═════ SUPPLIED ENTRIES

**config.mk**
```make
export PLATFORM = sky130hd
export DESIGN_NAME = mult_div_unit
export DESIGN_NICKNAME = d
export VERILOG_FILES = /design/src/rtl/mult_div_unit.sv
export SDC_FILE = /design/constraint.sdc
export NUM_CORES = 1
export LEC_CHECK = 0
export ABC_AREA = 1
export BUFFER_PORTS_ARGS = -buffer_cell sky130_fd_sc_hd__buf_2
export CAP_MARGIN = 20
export CELL_PAD_IN_SITES_DETAIL_PLACEMENT = 1
export CELL_PAD_IN_SITES_GLOBAL_PLACEMENT = 2
export CORE_MARGIN = 4
export CORE_UTILIZATION = 34
export CTS_CLUSTER_DIAMETER = 40
export DETAILED_ROUTE_END_ITERATION = 8
export PLACE_DENSITY_LB_ADDON = 0.05
export SETUP_SLACK_MARGIN = 0.1
export SKIP_CTS_REPAIR_TIMING = 1
export SLEW_MARGIN = 20
export SYNTH_ARGS = -nofsm -noshare
export SYNTH_HDL_FRONTEND = slang
export SYNTH_SLANG_ARGS = --single-unit
```
**constraint.sdc**
```tcl
create_clock -name clk -period 3.4 [get_ports clk]
set_input_delay 0.51 -clock clk [delete_from_list [all_inputs] [get_ports clk]]
set_output_delay 0.51 -clock clk [all_outputs]
set_load 0.005 [all_outputs]
```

══════════

§ WHAT YOU ARE ASKED TO DO: Set down the records again verbatim, so that each word stays as it is.

§ RESULT OF THE EXERCISE:
**config.mk**
```make
export PLATFORM = sky130hd
export DESIGN_NAME = mult_div_unit
export DESIGN_NICKNAME = d
export VERILOG_FILES = /design/src/rtl/mult_div_unit.sv
export SDC_FILE = /design/constraint.sdc
export NUM_CORES = 1
export LEC_CHECK = 0
export ABC_AREA = 1
export BUFFER_PORTS_ARGS = -buffer_cell sky130_fd_sc_hd__buf_2
export CAP_MARGIN = 20
export CELL_PAD_IN_SITES_DETAIL_PLACEMENT = 1
export CELL_PAD_IN_SITES_GLOBAL_PLACEMENT = 2
export CORE_MARGIN = 4
export CORE_UTILIZATION = 34
export CTS_CLUSTER_DIAMETER = 40
export DETAILED_ROUTE_END_ITERATION = 8
export PLACE_DENSITY_LB_ADDON = 0.05
export SETUP_SLACK_MARGIN = 0.1
export SKIP_CTS_REPAIR_TIMING = 1
export SLEW_MARGIN = 20
export SYNTH_ARGS = -nofsm -noshare
export SYNTH_HDL_FRONTEND = slang
export SYNTH_SLANG_ARGS = --single-unit
```
**constraint.sdc**
```tcl
create_clock -name clk -period 3.4 [get_ports clk]
set_input_delay 0.51 -clock clk [delete_from_list [all_inputs] [get_ports clk]]
set_output_delay 0.51 -clock clk [all_outputs]
set_load 0.005 [all_outputs]
```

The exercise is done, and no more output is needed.